白檀の王様は双葉に芳しさを気付かせたい
その時、後ろにいた琥白さんが当たり前にように首筋にかみつくようなキスをした。
「……ちょっ……! 何してるんですか!」
「目の前においしそうな首があったから」
「あなたは吸血鬼ですか!」
叫んでみたものの、琥白さんは全く辞める様子もなく、そのまま、耳朶まで唇を這わせて甘噛みする。
そしてそのまま耳の中に舌が入り込んだ時、私はその熱に絆されそうで、目をぎゅうっと瞑った。

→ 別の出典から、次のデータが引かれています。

This design comes from an exercise in tuning for small area on the open sky130 flow, not from production work. Function was not checked in any run shown here: the RTL went through the layout flow alone. No run shown here takes its clock network from TritonCTS; it comes from the design's own scripts or RTL. The flow treats the clock pin as an ideal source. Dropping or thinning the clock tree relies on that and would not hold on a real chip. Power figures rest on the tool's default switching activity, not on a simulated workload.

## flow/design.v

```verilog
`timescale 1ns / 1ps
module ClockDivider(
    input i_clk,
    input i_reset,
    output o_wrap,
    output o_pre_last
    );
    localparam [13:0] C_RESET = 14'b00111010110010;
    localparam [13:0] C_9899  = 14'b00101010001010;
    localparam [13:0] C_LAST  = 14'b11100011001110;
    reg [13:0] r_lo;
    assign o_wrap     = &{r_lo[13], r_lo[12], r_lo[11], ~r_lo[10], r_lo[7], r_lo[6], ~r_lo[5], r_lo[3], r_lo[2], r_lo[1], ~r_lo[0]};
    assign o_pre_last = &{~r_lo[12], r_lo[11], ~r_lo[10], r_lo[9], ~r_lo[8], r_lo[7], ~r_lo[6], ~r_lo[5], ~r_lo[4], r_lo[3], ~r_lo[2], ~r_lo[0]};
    wire w_fb = ~(r_lo[13] ^ r_lo[1] ^ r_lo[3] ^ r_lo[12]) ^ o_wrap;
    always @(posedge i_clk or posedge i_reset) begin
        if (i_reset) r_lo <= C_RESET;
        else         r_lo <= {r_lo[12:0], w_fb};
    end
endmodule
`timescale 1ns / 1ps
module Counter(
    input i_clk,
    input i_reset,
    input i_wrap,
    input i_pre_last,
    output [3:0] o_hi
    );
    reg [3:0] r_hi;
    assign o_hi = r_hi;
    wire w_hi9  = r_hi[3] & r_hi[0];    
    wire w_hi10 = r_hi[3] & r_hi[1];
    always @(posedge i_clk or posedge i_reset) begin
        if (i_reset)
            r_hi <= 4'd0;
        else if (w_hi9 ? i_pre_last : i_wrap)
            r_hi <= w_hi10 ? 4'd0 : r_hi + 4'd1;
    end
endmodule
`timescale 1ns / 1ps
module Comparator(
    input [3:0] i_hi,
    output o_light_1, o_light_2, o_light_3, o_light_4
    );
    assign o_light_1 = (i_hi == 4'd0);
    assign o_light_2 = (i_hi < 4'd4);
    assign o_light_3 = (i_hi < 4'd7);
    assign o_light_4 = ~(i_hi[3] & i_hi[1]);
endmodule
`timescale 1ns / 1ps
module ButtonController(
    input i_clk,
    input i_reset,
    input i_button,
    output o_release
    );
    localparam [19:0] S_0   = 20'b01101011001000111000;
    localparam [19:0] S_END = 20'b10110101100100011100;
    reg r_prevState;
    reg [19:0] r_lfsr;
    wire w_en   = i_button ^ r_prevState;
    wire w_term = &{r_lfsr[19], ~r_lfsr[18], r_lfsr[17], r_lfsr[16], ~r_lfsr[15], r_lfsr[14], ~r_lfsr[13], r_lfsr[12], r_lfsr[11], ~r_lfsr[10], ~r_lfsr[9], r_lfsr[8], ~r_lfsr[7], ~r_lfsr[6], ~r_lfsr[5], r_lfsr[4], r_lfsr[3], r_lfsr[2], ~r_lfsr[1]};
    wire w_fb   = ~(r_lfsr[19] ^ r_lfsr[2]) ^ w_term;
    assign o_release = w_en & w_term & r_prevState;
    always @(posedge i_clk or posedge i_reset) begin
        if (i_reset) begin
            r_prevState <= 1'b0;
            r_lfsr <= S_0;
        end
        else if (w_en) begin
            r_lfsr <= {r_lfsr[18:0], w_fb};
            if (w_term) r_prevState <= ~r_prevState;
        end
    end
endmodule
`timescale 1ns / 1ps
module FSM_Light(
    input i_clk,
    input i_reset,
    input [2:0] i_button,
    output [4:1] o_level
    );
    reg [2:0] r_level;
    wire w_top = r_level[2] & ~r_level[0];    
    wire w_bot = ~r_level[1] & ~r_level[0];   
    assign o_level[1] = r_level[1] | r_level[0];
    assign o_level[2] = r_level[1];
    assign o_level[3] = r_level[2];
    assign o_level[4] = w_top;
    always @(posedge i_clk or posedge i_reset) begin
        if (i_reset)
            r_level <= 3'b000;
        else if (i_button[0]) begin
            if (!w_top) r_level <= {r_level[1:0], ~r_level[2]};
        end
        else if (i_button[1]) begin
            if (!w_bot) r_level <= {~r_level[0], r_level[2:1]};
        end
        else if (i_button[2])
            r_level <= 3'b000;
    end
endmodule
`timescale 1ns / 1ps
module MUX(
    input i_clk,
    input i_reset,
    input [4:1] i_x,
    input [4:1] i_level,
    output o_y
    );
    reg r_y;
    assign o_y = r_y;
    always @(posedge i_clk or posedge i_reset) begin
        if (i_reset)
            r_y <= 1'b0;
        else
            r_y <= i_level[1] & (i_x[1] | (i_level[2] & (i_x[2] | (i_level[3] & (i_x[3] | (i_level[4] & i_x[4]))))));
    end
endmodule
`timescale 1ns / 1ps
module FSM_LightStand(
    input i_clk,
    input i_reset,
    input [2:0] i_button,
    output o_pwm_light
    );
    wire w_wrap, w_pre_last;
    ClockDivider clkdiv(
        .i_clk(i_clk),
        .i_reset(i_reset),
        .o_wrap(w_wrap),
        .o_pre_last(w_pre_last)
    );
    wire [3:0] w_hi;
    Counter count(
        .i_clk(i_clk),
        .i_reset(i_reset),
        .i_wrap(w_wrap),
        .i_pre_last(w_pre_last),
        .o_hi(w_hi)
    );
    wire [4:1] w_light;
    Comparator comp(
        .i_hi(w_hi),
        .o_light_1(w_light[1]),
        .o_light_2(w_light[2]),
        .o_light_3(w_light[3]),
        .o_light_4(w_light[4])
    );
    wire [2:0] w_release;
    ButtonController UpBTN(
        .i_clk(i_clk),
        .i_reset(i_reset),
        .i_button(i_button[0]),
        .o_release(w_release[0])
    );
    ButtonController DownBTN(
        .i_clk(i_clk),
        .i_reset(i_reset),
        .i_button(i_button[1]),
        .o_release(w_release[1])
    );
    ButtonController OffBTN(
        .i_clk(i_clk),
        .i_reset(i_reset),
        .i_button(i_button[2]),
        .o_release(w_release[2])
    );
    wire [4:1] w_level;
    FSM_Light fsm_led(
        .i_clk(i_clk),
        .i_reset(i_reset),
        .i_button(w_release),
        .o_level(w_level)
    );
    MUX pwmsel(
        .i_clk(i_clk),
        .i_reset(i_reset),
        .i_x(w_light),
        .i_level(w_level),
        .o_y(o_pwm_light)
    );
endmodule
```

## flow/flow/run.sh

```bash
#!/bin/bash
# The standard synthesis and layout (standard.sh), with these changes
# to how the layout is made:
#  - clock tree: three clkbuf_16, each at the centre of an equal share of
#    the flip-flops, driven by the clock port (flow/pre_cts.tcl replaces
#    clock_tree_synthesis)
#  - after CTS, combinational cells and buffers go down to the smallest
#    drive strength that leaves no slew, cap or timing violation
#    (flow/post_cts.tcl)
#  - port buffers are buf_1; repair aims at the library's own cap and slew
#    limits; core utilization 70%
# ORFS writes each step's full log under orfs/logs/; this script's own
# output goes to flow_run.log.
set -euo pipefail
export FLOW_CLK_BUF=sky130_fd_sc_hd__clkbuf_16
export FLOW_CLK_K=3
bash standard.sh \
  "PRE_CTS_TCL=$PWD/flow/pre_cts.tcl" "POST_CTS_TCL=$PWD/flow/post_cts.tcl" \
  "BUFFER_PORTS_ARGS=-buffer_cell sky130_fd_sc_hd__buf_1" \
  CAP_MARGIN=0 SLEW_MARGIN=0 CORE_UTILIZATION=70 \
  finish > flow_run.log 2>&1
```

## flow/flow/post_cts.tcl

```tcl
# After CTS and its timing repair: move each combinational cell and buffer
# to the smallest cell of the same function (same name but for the drive
# strength) that leaves no max-slew or max-capacitance violation and keeps
# setup and hold slack above a margin. Flip-flops and clock buffers keep
# their cells.
proc my_violations { } {
  set bad 0
  if { [sta::max_slew_violation_count] > 0 } { set bad 1 }
  if { [sta::max_capacitance_violation_count] > 0 } { set bad 1 }
  if { [worst_slack -max] < 1.0 } { set bad 1 }
  if { [worst_slack -min] < 0.1 } { set bad 1 }
  return $bad
}

proc my_downsize { } {
  estimate_parasitics -placement
  if { [my_violations] } {
    puts "my_downsize: violations before downsizing; skipped"
    return
  }
  set saved 0.0
  set n 0
  foreach inst [get_cells *] {
    set name [get_full_name $inst]
    set ref [get_property $inst ref_name]
    if { [string match clkbuf_* $name] } { continue }
    if { ![regexp {^(sky130_fd_sc_hd__[a-z0-9]+)_([0-9]+)$} $ref -> base size] } { continue }
    if { [regexp {__(df|sdf|edf|sedf|dl|tap|fill|decap|conb|diode)} $ref] } { continue }
    set cur_area [get_property [get_lib_cells $ref] area]
    set cands {}
    foreach lc [get_lib_cells ${base}_*] {
      set lname [get_name $lc]
      if { ![regexp {^sky130_fd_sc_hd__[a-z0-9]+_[0-9]+$} $lname] } { continue }
      if { [get_property $lc dont_use] } { continue }
      set a [get_property $lc area]
      if { $a < $cur_area - 1e-6 } { lappend cands [list $a $lname] }
    }
    foreach cand [lsort -real -index 0 $cands] {
      lassign $cand a lname
      replace_cell $inst $lname
      if { [my_violations] } {
        replace_cell $inst $ref
      } else {
        puts "my_downsize: $name $ref -> $lname"
        set saved [expr { $saved + $cur_area - $a }]
        incr n
        break
      }
    }
  }
  puts "my_downsize: $n cells, [format %.2f $saved] um2 saved"
}
my_downsize

proc my_clk_pin_slew { buf } {
  set worst 0.0
  set net [get_nets -of_objects [get_pins [get_full_name $buf]/X]]
  foreach pin [get_pins -of_objects $net -filter "direction == input"] {
    foreach p {slew_max_rise slew_max_fall} {
      set s [sta::time_ui_sta [get_property $pin $p]]
      if { $s > $worst } { set worst $s }
    }
  }
  return $worst
}

proc my_downsize_clock { } {
  set limit [expr { $::env(FLOW_CLK_SLEW_PS) * 1e-12 }]
  estimate_parasitics -placement
  foreach buf [get_cells clkbuf_*] {
    set ref [get_property $buf ref_name]
    set s [my_clk_pin_slew $buf]
    puts "my_downsize_clock: [get_full_name $buf] $ref slew [format %.1f [expr { $s * 1e12 }]] ps"
    foreach cand {sky130_fd_sc_hd__clkbuf_4 sky130_fd_sc_hd__clkbuf_8} {
      if { [get_property [get_lib_cells $cand] area] >= [get_property [get_lib_cells $ref] area] } { continue }
      replace_cell $buf $cand
      set s2 [my_clk_pin_slew $buf]
      if { $s2 <= $limit && ![my_violations] } {
        puts "my_downsize_clock: [get_full_name $buf] $ref -> $cand slew [format %.1f [expr { $s2 * 1e12 }]] ps"
        break
      }
      replace_cell $buf $ref
    }
  }
}
if { [info exists ::env(FLOW_CLK_SLEW_PS)] } { my_downsize_clock }

# the cells changed in place; legalize again to be safe
detailed_placement
check_placement -verbose
```

## flow/flow/pre_cts.tcl

```tcl
proc clock_tree_synthesis { args } {
  set block [ord::get_db_block]
  set net [$block findNet i_clk]
  set k $::env(FLOW_CLK_K)
  set pins {}
  set xs {}
  set ys {}
  foreach it [$net getITerms] {
    set b [[$it getInst] getBBox]
    lappend pins "[[$it getInst] getName]/[[$it getMTerm] getName]"
    lappend xs [expr { ([$b xMin] + [$b xMax]) / 2.0 }]
    lappend ys [expr { ([$b yMin] + [$b yMax]) / 2.0 }]
  }
  set n [llength $pins]
  # initial centres: sinks spread along the sorted x+y order
  set order [lsort -real -indices [lmap x $xs y $ys { expr { $x + 0.7 * $y } }]]
  set cx {}
  set cy {}
  for { set c 0 } { $c < $k } { incr c } {
    set i [lindex $order [expr { int(($c + 0.5) * $n / $k) }]]
    lappend cx [lindex $xs $i]
    lappend cy [lindex $ys $i]
  }
  # k-means with at most ceil(n/k) sinks per group: each round assigns
  # the sink-group pairs in order of distance, skipping full groups
  set cap [expr { ($n + $k - 1) / $k }]
  for { set iter 0 } { $iter < 30 } { incr iter } {
    set pairs {}
    set i 0
    foreach x $xs y $ys {
      for { set c 0 } { $c < $k } { incr c } {
        lappend pairs [list [expr { abs($x - [lindex $cx $c]) + abs($y - [lindex $cy $c]) }] $i $c]
      }
      incr i
    }
    set assign [lrepeat $n -1]
    set fill [lrepeat $k 0]
    foreach p [lsort -real -index 0 $pairs] {
      lassign $p d i c
      if { [lindex $assign $i] >= 0 || [lindex $fill $c] >= $cap } { continue }
      lset assign $i $c
      lset fill $c [expr { [lindex $fill $c] + 1 }]
    }
    set ncx {}
    set ncy {}
    for { set c 0 } { $c < $k } { incr c } {
      set sx 0.0
      set sy 0.0
      set m 0
      foreach a $assign x $xs y $ys {
        if { $a == $c } {
          set sx [expr { $sx + $x }]
          set sy [expr { $sy + $y }]
          incr m
        }
      }
      if { $m > 0 } {
        lappend ncx [expr { $sx / $m }]
        lappend ncy [expr { $sy / $m }]
      } else {
        lappend ncx [lindex $cx $c]
        lappend ncy [lindex $cy $c]
      }
    }
    set cx $ncx
    set cy $ncy
  }
  for { set c 0 } { $c < $k } { incr c } {
    set loads {}
    foreach a $assign p $pins {
      if { $a == $c } { lappend loads [get_pins $p] }
    }
    if { [llength $loads] == 0 } { continue }
    set x [ord::dbu_to_microns [expr { int([lindex $cx $c]) }]]
    set y [ord::dbu_to_microns [expr { int([lindex $cy $c]) }]]
    puts "clock buffer $c: [llength $loads] sinks at $x $y"
    insert_buffer -buffer_cell $::env(FLOW_CLK_BUF) -net i_clk -load_pins $loads \
      -location [list $x $y] -buffer_name clkbuf_$c -net_name clk_$c
  }
  set_propagated_clock [all_clocks]
}
```

## flow/standard.sh

```bash
#!/bin/bash
# synth_recipe.tcl (not shown) runs the flow's synth.tcl, then flattens the netlist and writes it again
# the make line also repeats each setting of config.mk as NAME=value (left out here)
make -C /OpenROAD-flow-scripts/flow DESIGN_CONFIG=/design/flow/config.mk WORK_HOME=/design/flow/orfs CLKGATE_MAP_FILE= SYNTH_SCRIPT=/design/flow/synth_recipe.tcl "${@:-finish}"
```

## flow/config.mk

```make
export PLATFORM = sky130hd
export DESIGN_NAME = FSM_LightStand
export DESIGN_NICKNAME = FSM_LightStand
export VERILOG_FILES = /design/flow/design.v
export SDC_FILE = /design/flow/constraint.sdc
export NUM_CORES = 4
export LEC_CHECK = 0
export CAP_MARGIN = 20
export CORE_MARGIN = 2
export CORE_UTILIZATION = 40
export SLEW_MARGIN = 20
```

## flow/constraint.sdc

```tcl
create_clock -name core_clock -period 10.0 [get_ports {i_clk}]
set_input_delay 2.0000 -clock core_clock [delete_from_list [all_inputs] [get_ports {i_clk}]]
set_output_delay 2.0000 -clock core_clock [all_outputs]
set_load 0.01 [all_outputs]
```

==> results of run 1 <==
[flip-flops by register name, indices dropped and copies added, names as in the netlist]
register / count
UpBTN.r_lfsr: 20
fsm_led.r_level: 3
OffBTN.r_prevState: 1
DownBTN.r_prevState: 1
clkdiv.r_lo: 14
count.r_hi: 4
DownBTN.r_lfsr: 20
UpBTN.r_prevState: 1
pwmsel.r_y: 1
OffBTN.r_lfsr: 20
[report_power, final]
group / total [mW] / internal [mW] / switching, mW
Clock: 0.135 / 0.0554 / 0.0797
Combinational: 0.174 / 0.115 / 0.0591
Sequential: 0.597 / 0.505 / 0.0926
[routing by layer]
layer	GRT usage (%)	up-vias	share of wire (%)
li1	-	917	-
met1	30.1	965	46
met2	34.5	18	51
met3	0.937	7	1.5
met4	1.98	0	1.3
met5	0	-	0
[final cells by class, without the clock buffers]
type	count	share of cell area, %
tap	67	2.28
multi-input combinational	153	35.1
timing repair buffer	9	1.02
inverter	6	0.612
sequential	85	59.0
[stage by stage]
step / setup WS, ns / cell area (um^2) / hold WS, ns / power [mW]
after floorplan: 5.86 / 3530 / 0.351 / 0.727
after global placement: 6.70 / 3640 / 0.354 / 0.760
after detailed placement: 6.61 / 3640 / 0.358 / 0.786
after global routing: 6.30 / 3680 / 0.381 / 0.963
final: 6.42 / 3680 / 0.374 / 0.907
[synthesized netlist by cell type (all sizes together) (4+ instances only)]
master,count
mux2,61
dfrtp,51
dfstp,34
nand2,10
nor2,10
clkbuf,6
inv,6
nand3,5
nor4b,5
xnor2,5
a21oi,4
nor3,4
o21ai,4
xor2,4
[cell families (layout without fill, tap and decap cells)]
kind of cell | after synthesis | in the layout
flip-flops | 85 | 85
multiplexers | 61 | 61
adder cells (fa/ha/maj) | 2 | 2
buffers and inverters | 12 | 18
XOR/XNOR | 9 | 9
AO/OA/AOI/OAI | 20 | 20
AND/OR/NAND/NOR | 61 | 61
[worst max-delay path by stage]
stage                            from                            end  slack, ns
after global placement    i_button[2]   OffBTN.r_lfsr[1]$_DFFE_PP0N_       6.70
after detailed placement  i_button[2]   OffBTN.r_lfsr[6]$_DFFE_PP0N_       6.61
final                     i_button[2]  OffBTN.r_lfsr[11]$_DFFE_PP0N_       6.42
after floorplan               i_reset  DownBTN.r_lfsr[0]$_DFFE_PP0N_       5.86
after global routing      i_button[2]  OffBTN.r_lfsr[11]$_DFFE_PP0N_       6.30
==> impl_metrics.py, run 1 <==
metrics = {
    "synthesis": {
        "yosys.area_share.xor_xnor_pct": 2.23,
        "syn-instance-count": 250,
        "synthesis.nets": 257,
        "synth_top_area_share_pct": 36.1,
        "count_of_synthesis_stage_warnings_from_yosys": 5,
        "post_synth_mux_area_share_pct": 19.5,
        "share_of_synthesized_registers_carrying_an_async_set_or_reset_pct": 100,
        "syn_avg_cell_area_um2": 14.1,
        "synth_ff_type": "dfrtp_1",
        "netlist_area_before_placement_um2": 3530,
        "largest_family_of_logic_cells_by_synthesized_area": "multiplexers",
        "synth_compound_area_share_pct": 3.90,
        "synth_enable_flop_cells": 0,
        "netlist-cell-type-count": 45,
        "ys_seq_elements": 85,
        "synth_area_leaders": "dfrtp_1 (36%), dfstp_2 (25%), mux2_2 (19%)",
        "yosys.area_share.adder_pct": 0.709,
        "yosys.area.top_type": "dfrtp_1",
        "synth_simple_gate_area_share_pct": 11.0,
        "synth-seq-area-share_pct": 61.4,
    },
    "finish": {
        "drive_gt1_share_pct": 38.3,
        "most-common-layout-cells": "mux2_2 (59), dfrtp_1 (51), dfstp_2 (34), nand2_1 (10), nor2_1 (10)",
        "layout.cells.most_common": "mux2_2",
        "area.sequential_um2": 2170,
        "area_growth_syn_to_layout_pct": 4.18,
        "area_used_by_multi_input_combinational_logic_um2": 1290,
        "diodes": 0,
        "nNetsFinal": 265,
        "fin_util_pct": 76.9,
        "instances_no_fill": 323,
        "nFillCells": 295,
    },
    "floorplanning": {
        "die_width_um": 75.0,
        "start_util_pct": 73.8,
        "std_cell_rows": 25,
        "vertical_die_dimension_um": 75.0,
        "io_pins": 6,
        "die-area_um2": 5630,
        "core_region_area_um2": 4790,
    },
    "sta": {
        "timing.slew.headroom_pct": 31.5,
        "post-route-min-period_ns": 3.58,
        "slew_violations": 0,
        "fin_tns_setup_ns": 0,
        "worst_slew_pin_slew_ns": 1.03,
        "max_freq_mhz": 279,
        "clock_skew_ns": 0.00570,
        "grt_setup_unrepaired": "false",
        "timing_hold_violations_final": 0,
        "setup_viol_count_final": 0,
        "final_min_period_over_clock_period_pct": 35.8,
    },
    "setup_path": {
        "endpoint_kind": "flop",
        "critPathMostFrequentCell": "buf_1",
        "worst_stage_delay_on_the_critical_path_ns": 0.64,
        "timing.critical_path.from_type": "input port",
        "critical_path_depth": 4,
        "required_time_at_the_endpoint_of_the_critical_path_ns": 10.05,
        "crit_chain": "buf_1 -> xnor2_1 -> buf_1 -> mux2_2",
        "cp_top_family": "buffers and inverters",
        "r2r_setup_slack_ns": 7.76,
        "crit-reg2reg-capture": "OffBTN.r_prevState$_DFFE_PP0P_",
        "crit_buf_inv": 2,
        "critical_path_top_delay_cell": "buf_1",
        "path_max_fanout": 16,
        "timing.setup.critical_path_class": "input port to flop",
        "cp.arrival_ns": 3.63,
        "rr_startpoint": "OffBTN.r_lfsr[4]$_DFFE_PP1N_",
        "worst_r2r_path_depth": 4,
    },
    "routing": {
        "routed_via_density": 5.90,
        "route.detailed.wl_per_inst_um": 16.2,
        "route.final.wire_length_um": 5230,
        "antenna_violating_nets_post_route": 0,
        "drt-pass1-iter-count": 4,
        "post-route-drc-count": 0,
        "routed-via-count": 1907,
        "detail_route.iter0.violations": 167,
    },
    "place": {
        "routability_cong": 0.856,
        "io_buffers": 5,
        "placed_cells": 320,
        "dpl.hpwl_um": 3680,
    },
    "min_path": {
        "worstHoldPathCells": 0,
        "hold_path.class": "flop to flop",
        "hold_end": "clkdiv.r_lo[10]$_DFF_PP1_",
        "holdCritStartpoint": "clkdiv.r_lo[9]$_DFF_PP1_",
    },
    "power": {
        "power.ir.vdd_worst_mv": 0.185,
        "power_density_nw_per_um2": 246,
        "static_power_due_to_leakage_nw": 1.47,
    },
    "flow_run": {
        "max_cap_viol_count": 0,
    },
    "global_routing": {
        "globalRouteOverflowTotal": 0,
        "grt_antenna_before_repair": 0,
        "grt_start_max_net_pins": 86,
        "globalRouteTotalUtil_pct": 20.1,
        "first_pass_grt_wire_length_um": 9050,
        "via_count_of_the_first_global_routing_pass": 1949,
    },
    "outcome": {
        "run_status": "timing/DRC/antenna clean",
    },
    "clock_network": {
        "insertion_delay_ns": 0.16,
        "cts_clock_pin_slew_for_the_worst_setup_and_hold_paths_ns": 0.10,
    },
}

「ちょ、琥白さん、ホントに……! もうやめて……!」
私が泣きそうになりながら言うと、琥白さんは少し止まって、私の身体を解放してくれた。
「そうだな、もうやめておかないと我慢できなくなる」
「我慢できなくなるって……! ぜ、絶対我慢してくださいよ!」
私が怒って振り向くと、真剣な顔の琥白さんと目が合う。
「ごめん。俺は、いつも、すぐにでもふたばを抱いて、ふたばを俺のものにしたいと思ってるんだ」
その真剣な声に、様子に、目を反らせようとしたけど、なぜか反らすことができなかった。
(やめてよ)
「そんなこと、なんで言うんですか」
「ごめん、少し焦ってるのかもしれない」
琥白さんはそう言って、私の頭を優しく撫でると、そのまま私を向かい合わせにして次は優しく抱きしめる。
「……でももう少しだけ、こうさせて」
なんなの、この人は。
考えていることが全く分からない。
からかっているのか、本当に本音を言ってるのか。
私はそれが少し知りたくなって……でも、やっぱりそれは知りたくないと首を振った。